Scan the data for lines with "flops" and report the count by itself.

┄┄┄┄┄┄

$ cat config.mk
export PLATFORM = sky130hd
export DESIGN_NAME = exception_cp0
export DESIGN_NICKNAME = d
export VERILOG_FILES = /design/src/rtl/exception_cp0.sv
export SDC_FILE = /design/constraint.sdc
export NUM_CORES = 1
export LEC_CHECK = 0
export BUFFER_PORTS_ARGS = -buffer_cell sky130_fd_sc_hd__clkbuf_2
export CAP_MARGIN = 20
export CORE_AREA = 2 2 122 124
export DETAILED_ROUTE_END_ITERATION = 7
export DIE_AREA = 0 0 124 126
export GPL_TIMING_DRIVEN = 1
export PLACE_DENSITY = 0.82
export SLEW_MARGIN = 20
export SYNTH_ARGS = -nofsm -noshare
export SYNTH_HDL_FRONTEND = slang
export SYNTH_SLANG_ARGS = --single-unit
$ cat constraint.sdc
create_clock -name clk -period 3.66 [get_ports clk]
set_input_delay 0.732 -clock clk [delete_from_list [all_inputs] [get_ports clk]]
set_output_delay 0.732 -clock clk [all_outputs]
set_load 0.1 [all_outputs]
$ cat src/rtl/exception_cp0.sv
// CP0 register file and exception arbiter; define CP0_TIMER_EN to build the Count/Compare timer.
// excepttype/rdata_o are combinational, all state updates at posedge clk; no backpressure, mtc0 dropped on exception.
module exception_cp0 #(
   parameter logic [31:0] PRID_VAL = 32'h00004220
) (
   input  logic        clk,
   input  logic        rst,
   input  logic [5:0]  int_i,
   input  logic        instr_validM,
   input  logic [31:0] pcM,
   input  logic        is_in_delayslotM,
   input  logic [31:0] bad_addrM,
   input  logic        adel_ifM,
   input  logic        riM,
   input  logic        ovM,
   input  logic        syscallM,
   input  logic        breakM,
   input  logic        eretM,
   input  logic        adel_dataM,
   input  logic        adesM,
   input  logic        we_i,
   input  logic [4:0]  waddr_i,
   input  logic [31:0] wdata_i,
   input  logic [4:0]  raddr_i,
   output logic [31:0] rdata_o,
   output logic [31:0] excepttype,
   output logic [31:0] epc,
   output logic [31:0] status_o,
   output logic [31:0] cause_o,
   output logic [31:0] badvaddr_o,
   output logic        timer_int_o
);

   logic [7:0]  status_im;
   logic        status_exl;
   logic        status_ie;
   logic        cause_bd;
   logic [7:0]  cause_ip;
   logic [4:0]  cause_exc;
   logic [31:0] epc_r;
   logic [31:0] badvaddr_r;
   logic [31:0] count_rd;
   logic [31:0] compare_rd;
   logic        ip15;

   logic        int_pend;
   logic [4:0]  exc_code;
   logic        is_eret;
   logic        bad_from_pc;
   logic        bad_from_data;
   logic        exc_take;
   logic        wen;

   assign status_o   = {9'b0, 1'b1, 6'b0, status_im, 6'b0, status_exl, status_ie};
   assign cause_o    = {cause_bd, 15'b0, cause_ip, 1'b0, cause_exc, 2'b0};
   assign epc        = epc_r;
   assign badvaddr_o = badvaddr_r;

   assign int_pend = (|(cause_ip & status_im)) & status_ie & ~status_exl & instr_validM;

   always_comb begin
      excepttype    = 32'h0;
      exc_code      = 5'd0;
      is_eret       = 1'b0;
      bad_from_pc   = 1'b0;
      bad_from_data = 1'b0;
      if (int_pend) begin
         excepttype = 32'h1;
         exc_code   = 5'd0;
      end else if (adel_ifM) begin
         excepttype  = 32'h4;
         exc_code    = 5'd4;
         bad_from_pc = 1'b1;
      end else if (riM) begin
         excepttype = 32'ha;
         exc_code   = 5'd10;
      end else if (ovM) begin
         excepttype = 32'hc;
         exc_code   = 5'd12;
      end else if (syscallM) begin
         excepttype = 32'h8;
         exc_code   = 5'd8;
      end else if (breakM) begin
         excepttype = 32'h9;
         exc_code   = 5'd9;
      end else if (eretM) begin
         excepttype = 32'he;
         is_eret    = 1'b1;
      end else if (adel_dataM) begin
         excepttype    = 32'h4;
         exc_code      = 5'd4;
         bad_from_data = 1'b1;
      end else if (adesM) begin
         excepttype    = 32'h5;
         exc_code      = 5'd5;
         bad_from_data = 1'b1;
      end
   end

   assign exc_take = (excepttype != 32'h0) && !is_eret;
   // The faulting instruction is flushed, so its mtc0 must not land.
   assign wen      = we_i && (excepttype == 32'h0);

`ifdef CP0_TIMER_EN
   logic [31:0] count_r;
   logic [31:0] compare_r;
   logic        tick;
   logic        timer_int;

   always_ff @(posedge clk or posedge rst) begin
      if (rst) begin
         count_r   <= 32'h0;
         compare_r <= 32'h0;
         tick      <= 1'b0;
         timer_int <= 1'b0;
      end else begin
         tick <= ~tick;
         if (wen && waddr_i == 5'd9)
            count_r <= wdata_i;
         else if (tick)
            count_r <= count_r + 32'd1;
         if (wen && waddr_i == 5'd11)
            compare_r <= wdata_i;
         if (wen && waddr_i == 5'd11)
            timer_int <= 1'b0;
         else if (count_r == compare_r)
            timer_int <= 1'b1;
      end
   end

   assign count_rd    = count_r;
   assign compare_rd  = compare_r;
   assign ip15        = int_i[5] | timer_int;
   assign timer_int_o = timer_int;
`else
   assign count_rd    = 32'h0;
   assign compare_rd  = 32'h0;
   assign ip15        = int_i[5];
   assign timer_int_o = 1'b0;
`endif

   always_ff @(posedge clk or posedge rst) begin
      if (rst) begin
         status_im  <= 8'h0;
         status_exl <= 1'b0;
         status_ie  <= 1'b0;
         cause_bd   <= 1'b0;
         cause_ip   <= 8'h0;
         cause_exc  <= 5'd0;
         epc_r      <= 32'h0;
         badvaddr_r <= 32'h0;
      end else begin
         cause_ip[7:2] <= {ip15, int_i[4:0]};
         if (wen && waddr_i == 5'd12) begin
            status_im  <= wdata_i[15:8];
            status_exl <= wdata_i[1];
            status_ie  <= wdata_i[0];
         end
         if (wen && waddr_i == 5'd13)
            cause_ip[1:0] <= wdata_i[9:8];
         if (wen && waddr_i == 5'd14)
            epc_r <= wdata_i;
         if (exc_take) begin
            status_exl <= 1'b1;
            cause_exc  <= exc_code;
            // A nested exception keeps the original return point.
            if (!status_exl) begin
               cause_bd <= is_in_delayslotM;
               epc_r    <= is_in_delayslotM ? pcM - 32'd4 : pcM;
            end
            if (bad_from_pc)
               badvaddr_r <= pcM;
            else if (bad_from_data)
               badvaddr_r <= bad_addrM;
         end else if (is_eret) begin
            status_exl <= 1'b0;
         end
      end
   end

   always_comb begin
      rdata_o = 32'h0;
      case (raddr_i)
         5'd8:    rdata_o = badvaddr_r;
         5'd9:    rdata_o = count_rd;
         5'd11:   rdata_o = compare_rd;
         5'd12:   rdata_o = status_o;
         5'd13:   rdata_o = cause_o;
         5'd14:   rdata_o = epc_r;
         5'd15:   rdata_o = PRID_VAL;
         default: rdata_o = 32'h0;
      endcase
   end

endmodule

==> impl_metrics.env, run 1 <==
export IMPL_multi_input_area_um2=3207
export IMPL_period_share_pct=84.48
export IMPL_cts_clk_slew_worst_paths_ns=0.06
export IMPL_place_hpwl_mm=14.40
export IMPL_leakage_nw=3.402
export IMPL_yosys_top_cells_area="dfrtp_1 (38%), mux2i_1 (10%), buf_4 (9.5%), o2bb2ai_1 (4.7%), nor3b_1 (4.2%)"
export IMPL_synth_area_um2=5777
export IMPL_worstMarginPinSlew_ns=0.9712
export IMPL_vdd_drop_max_mv=0.3070
export IMPL_fp_row_count=44
export IMPL_synth_cell_type_count=50
export IMPL_startpoint_type="input pin"
export IMPL_rsz0062_at_grt="false"
export IMPL_grt_max_degree=52
export IMPL_drc=0
export IMPL_port_buffers=247
export IMPL_synth_seq_cells=87
export IMPL_synth_flop_cell="dfrtp_1"
export IMPL_utilization_pct=52.92
export IMPL_ctsLongestPathBuffers=2
export IMPL_antenna_found_initial=0
export IMPL_outcome="completed"
export IMPL_start_util_pct=40.36
export IMPL_ant_nets=0
export IMPL_setup_viol=0
export IMPL_first_global_vias=5282
export IMPL_via_per_inst=5.405
export IMPL_drtPass1Iterations=5
export IMPL_drt_iter0_markers=301
export IMPL_fillers=1303
export IMPL_grt_overflow=0
export IMPL_max_freq_mhz=323.4
export IMPL_cts_tree="done"
export IMPL_wl_mm=19.02
export IMPL_core_region_area_um2=14310
export IMPL_final_hold_violation_count=0
export IMPL_avgSynthCellArea_um2=9.909
export IMPL_slew_headroom_pct=35.08
export IMPL_async_reset_ff_share_pct=100.0
export IMPL_cts_resized=0
export IMPL_clock_latency_ns=0.34
export IMPL_finalPower_w=0.003943
export IMPL_synthCells=583
export IMPL_io_pins=318
export IMPL_ff_latch_area_um2=2177
export IMPL_cts_buffers=9
export IMPL_syn_to_final_growth_pct=31.12
export IMPL_fp_dieW_um=124
export IMPL_crit_fanout=29
export IMPL_grt_pass1_wl_mm=28.99
export IMPL_critPathCaptureType="primary output"
export IMPL_synth_top_area_share_pct=37.69
export IMPL_gp_congestion=0.8523
export IMPL_cts_sinks=87
export IMPL_fin_skew_ns=0.006177
export IMPL_grt_use_total_pct=24.25
export IMPL_slew_violations=0
export IMPL_yosys_warnings=0
export IMPL_synth_largest_area_cell="dfrtp_1"
export IMPL_dieArea_um2=15620
export IMPL_final_layout_size_suffix_gt1_share_pct=38.20
export IMPL_ys_seq_area_share_pct=37.69
export IMPL_synth_edf_count=0
export IMPL_ctsHoldBuffers=0
export IMPL_avgRoutedWirePerCell_um=18.90
export IMPL_htreeDepth=3
export IMPL_crit_arrival_ns=2.36
export IMPL_period_needed_ns=3.092
export IMPL_vias=5437
export IMPL_nets=945
export IMPL_post_cts_buffers=0
export IMPL_required_ns=2.93
export IMPL_powerDensity_nw_per_um2=520.5
export IMPL_fp_dieH_um=126
export IMPL_diodes=0
export IMPL_maxCapViolCount=0
export IMPL_crit_type="input pin to primary output"
export IMPL_root_buffer="clkbuf_16"
export IMPL_hold_class="input pin to async pin"
[report_power, final]
part           switching [W]  internal, W  leakage [nW]  total, W
registers           0.000121      0.00108          1.06   0.00121
clock network       0.000369     0.000541         0.136  0.000910
logic                0.00155     0.000274          2.21   0.00183
total                0.00204      0.00190          3.40   0.00394
[routing by layer]
layer  wire length (µm)  part of all wire [%]  track usage [%]
met3               1452                   7.6            4.846
met1               7638                    40            31.07
met4                502                   2.6            9.716
met2               9421                    50            39.92
met5                  0                     0                0
[metrics by stage]
| step | TNS (ns) | setup WS [ns] | instances | hold slack [ns] | cell area [µm²] |
|---|---|---|---|---|---|
| 3_5_place_dp | 0 | 0.5805 | 992 | 0.5002 | 7295 |
| 5_1_grt | 0 | 0.4992 | 1006 | 0.4745 | 7575 |
| 6_report | 0 | 0.5680 | 1006 | 0.4885 | 7575 |
| 3_3_place_gp | 0 | 0.6178 | 992 | 0.5018 | 7295 |
| 4_1_cts | 0 | 0.5755 | 1006 | 0.4760 | 7575 |
| 2_1_floorplan | -0.1329 | -0.1329 | 651 | 0.5035 | 6061 |
[cell usage after synthesis, types with 2 or more instances]
cell type  count
dfrtp_1       87
buf_4         73
mux2i_1       60
a21oi_1       38
nor3b_1       32
o2bb2ai_1     31
nand2_1       29
clkbuf_1      26
nor2_1        26
xnor2_1       23
nor3_1        19
a22o_1        18
mux2_2        15
a22oi_1       14
inv_1          8
nor4_1         6
xor2_1         6
a222oi_1       4
buf_2          4
nand3b_1       4
o21ai_0        4
or3_1          4
buf_6          3
nand3_1        3
nor4b_1        3
nor4bb_1       3
o21bai_1       3
or4_1          3
a211oi_1       2
a221o_1        2
a221oi_1       2
a31oi_1        2
buf_1          2
conb_1         2
mux2_1         2
nand2b_1       2
nand4_2        2
nor4_4         2
o31ai_1        2
or3b_2         2
[final timing paths]
path / start / to / slack (ns) / cells after the start
max: raddr_i[4] / rdata_o[26] / 0.57 / 6
min: rst / cause_ip[7] / 0.49 / 2
max reg2reg: status_im[3] / status_im[0] / 0.84 / 6
min reg2reg: badvaddr_o[1] / badvaddr_o[1] / 0.51 / 1
max in group asynchronous: rst / badvaddr_o[3] / 2.46 / 3
min in group clk: int_i[4] / cause_ip[6] / 0.49 / 1
[registers in the layout (all words and copies together), names as in the netlist]
| name | flops |
|---|---|
| status_ie | 1 |
| cause_bd | 1 |
| badvaddr_o | 32 |
| epc | 32 |
| status_exl | 1 |
| cause_exc | 4 |
| cause_ip | 8 |
| status_im | 8 |
[placed cells by master (no fill, tap or decap), drive strengths merged, types with 6 or more instances in the layout]
| master | count |
|---|---|
| a21oi | 38 |
| a22o | 18 |
| a22oi | 14 |
| buf | 39 |
| clkbuf | 239 |
| conb | 70 |
| dfrtp | 87 |
| inv | 7 |
| mux2 | 17 |
| mux2i | 60 |
| nand2 | 29 |
| nor2 | 26 |
| nor3 | 19 |
| nor3b | 32 |
| nor4 | 9 |
| o2bb2ai | 31 |
| xnor2 | 23 |
| xor2 | 6 |
[logic make-up after synthesis]
group,count (synthesis),share of synthesized area (%)
flip-flops,87,37.69
AO/OA/AOI/OAI,125,15.81
XOR/XNOR,29,4.397
other,2,0.1300
buffers and inverters,116,12.76
multiplexers,77,13.71
AND/OR/NAND/NOR,146,15.29
adder cells (fa/ha/maj),1,0.2166
[cell type report]
| cell class | count | share of cell area, % |
|---|---|---|
| clock buffers | 13 | 3.304 |
| well taps | 184 | 3.039 |
| inverters | 8 | 0.4130 |
| repair buffers | 265 | 21.77 |
| clock inverters | 1 | 0.3964 |
| multi-input cells | 448 | 42.34 |
| flip-flops and latches | 87 | 28.74 |
[critical path: stages]
cell and delay (ns):
clkbuf_2 0.10, nand3b_1 0.33, nor3b_2 0.33, buf_12 0.24
a22o_1 0.16, clkbuf_2 0.45
(Power assumes the default switching activity.)
==> run 2: changes to the inputs <==
--- a/config.mk
+++ b/config.mk
@@ -11,7 +11,7 @@
 export DETAILED_ROUTE_END_ITERATION = 7
 export DIE_AREA = 0 0 124 126
 export GPL_TIMING_DRIVEN = 1
-export PLACE_DENSITY = 0.82
+export PLACE_DENSITY = 0.85
 export SLEW_MARGIN = 20
 export SYNTH_ARGS = -nofsm -noshare
 export SYNTH_HDL_FRONTEND = slang
==> constraint.sdc (replaced) <==
create_clock -name clk -period 2.8 [get_ports clk]
set_input_delay 0.56 -clock clk [delete_from_list [all_inputs] [get_ports clk]]
set_output_delay 0.56 -clock clk [all_outputs]
set_load 0.1 [all_outputs]
==> impl_metrics.env, run 2 (synthesis results as in run 1) <==
export IMPL_outcome="completed"
export IMPL_port_buffers=247
export IMPL_diodes=0
export IMPL_syn_to_final_growth_pct=39.44
export IMPL_fp_dieW_um=124
export IMPL_final_area_um2=8055
export IMPL_maxCapViolCount=0
export IMPL_ant_nets=0
export IMPL_crit_slowest_cell="a211oi_4"
export IMPL_nets=954
export IMPL_first_global_vias=5682
export IMPL_cts_buffers=9
export IMPL_required_ns=2.24
export IMPL_max_stage_delay_ns=0.73
export IMPL_max_freq_mhz=371.3
export IMPL_pwr_share_seq_pct=29.9
export IMPL_vdd_drop_max_mv=0.3677
export IMPL_startpoint_type="register"
export IMPL_clkPwrFrac_pct=24.0
export IMPL_powerDensity_nw_per_um2=655.6
export IMPL_place_hpwl_mm=15.77
export IMPL_dpl_cell_count=1001
export IMPL_vias=5515
export IMPL_cts_clk_slew_worst_paths_ns=0.06
export IMPL_placed_area_um2=7745
export IMPL_switching_share_pct=51.73
export IMPL_multi_input_area_um2=3279
export IMPL_clock_latency_ns=0.35
export IMPL_drc=0
export IMPL_final_common_cell="clkbuf_2"
export IMPL_tns_ns=0
export IMPL_ff_latch_area_um2=2197
export IMPL_io_pins=318
export IMPL_htreeDepth=3
export IMPL_slew_headroom_pct=32.77
export IMPL_drtPass1Iterations=5
export IMPL_start_util_pct=40.36
export IMPL_via_per_inst=5.423
export IMPL_fp_row_count=44
export IMPL_dieArea_um2=15620
export IMPL_setup_viol=0
export IMPL_crit_fanout=12
export IMPL_fillers=1230
export IMPL_p_comb_share_pct=46.1
export IMPL_worstMarginPinSlew_ns=1.006
export IMPL_ctsLongestPathBuffers=2
export IMPL_fin_skew_ns=0.009990
export IMPL_cts_resized=0
export IMPL_post_cts_buffers=0
export IMPL_antenna_found_initial=0
export IMPL_p_int_w=0.002550
export IMPL_p_switching_w=0.002732
export IMPL_most_common_layout_cells="clkbuf_2 (211), dfrtp_1 (71), conb_1 (70), mux2i_1 (60)"
export IMPL_slew_violations=0
export IMPL_rsz0062_at_grt="false"
export IMPL_ctsHoldBuffers=0
export IMPL_hold_class="input pin to register"
export IMPL_final_hold_violation_count=0
export IMPL_grt_overflow=0
export IMPL_cts_sinks=87
export IMPL_gp_congestion=0.8467
export IMPL_period_needed_ns=2.693
export IMPL_critPathCaptureType="primary output"
export IMPL_utilization_pct=56.28
export IMPL_drt_iter0_markers=245
export IMPL_crit_arrival_ns=2.13
export IMPL_wl_mm=20.30
export IMPL_crit_type="register to primary output"
export IMPL_leakage_nw=3.509
export IMPL_period_share_pct=96.19
export IMPL_fin_cells=1017
export IMPL_worstPathCellList="a22o_1, a221oi_2, a211oi_4, nand2b_1, buf_12"
export IMPL_core_region_area_um2=14310
export IMPL_grt_use_total_pct=25.82
export IMPL_grt_pass1_wl_mm=30.71
export IMPL_root_buffer="clkbuf_16"
export IMPL_final_layout_size_suffix_gt1_share_pct=44.78
export IMPL_cts_tree="done"
export IMPL_avgRoutedWirePerCell_um=19.96
export IMPL_fp_dieH_um=126
export IMPL_grt_max_degree=42
run 2: changes by cell type in the layout (fill, tap and decap cells not counted), sizes merged:
cell and change:
buf +24, clkbuf -16, clkinvlp +3
run 2: layout make-up:
class                   count  area share (%)
multi-input cells         448           40.71
flip-flops and latches     87           27.28
repair buffers            274           24.88
clock buffers              12           3.184
well taps                 184           2.858
clock inverters             4          0.6679
inverters                   8          0.4194
run 2: path summary, 6_finish.rpt:
kind                                 from        endpoint  slack, ns  depth (start not counted)
max                          status_im[6]   excepttype[0]       0.11                          5
min                              int_i[1]     cause_ip[3]       0.31                          1
max reg2reg                  status_im[7]  badvaddr_o[21]       0.35                          6
min reg2reg                badvaddr_o[23]  badvaddr_o[23]       0.51                          1
max in group asynchronous             rst    status_im[6]       1.70                          3
min in group asynchronous             rst  badvaddr_o[24]       0.40                          2
run 2: critical path: cells and delay by family, from the launching register on:
kind	cells	cell delay, ns
flops	1	0.40
buf+inv	1	0.18
simple gates	1	0.24
compound gates	3	0.95
run 2: through the flow:
stage | hold slack [ns] | setup WS (ns) | power, W
6_report | 0.3141 | 0.1066 | 0.005281
5_1_grt | 0.3027 | 0.003711 | 0.005456
4_1_cts | 0.3015 | 0.06987 | 0.005306
3_5_place_dp | 0.5004 | 0.1047 | 0.004035
3_3_place_gp | 0.4945 | 0.1748 | 0.004006
2_1_floorplan | 0.5035 | -0.2396 | 0.003618
run 2: power by group through the flow:
| stage | Sequential [W] | Combinational, W | Clock (W) |
|---|---|---|---|
| 2_1_floorplan | 0.00270 | 0.000922 | 0 |
| 3_3_place_gp | 0.00159 | 0.00241 | 0 |
| 3_5_place_dp | 0.00159 | 0.00244 | 0 |
| 4_1_cts | 0.00158 | 0.00244 | 0.00129 |
| 5_1_grt | 0.00159 | 0.00252 | 0.00134 |
| 6_report | 0.00158 | 0.00244 | 0.00127 |
run 2: per-layer routing:
metal	vias to the layer above	track usage, %	part of all wire, %
met5	-	0	0
li1	2490	-	-
met2	275	44.25	51
met1	2708	30.91	39
met4	0	10.44	3.2
met3	42	6.069	7.6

┄┄┄┄┄┄

▶ **Response to this exercise**: 5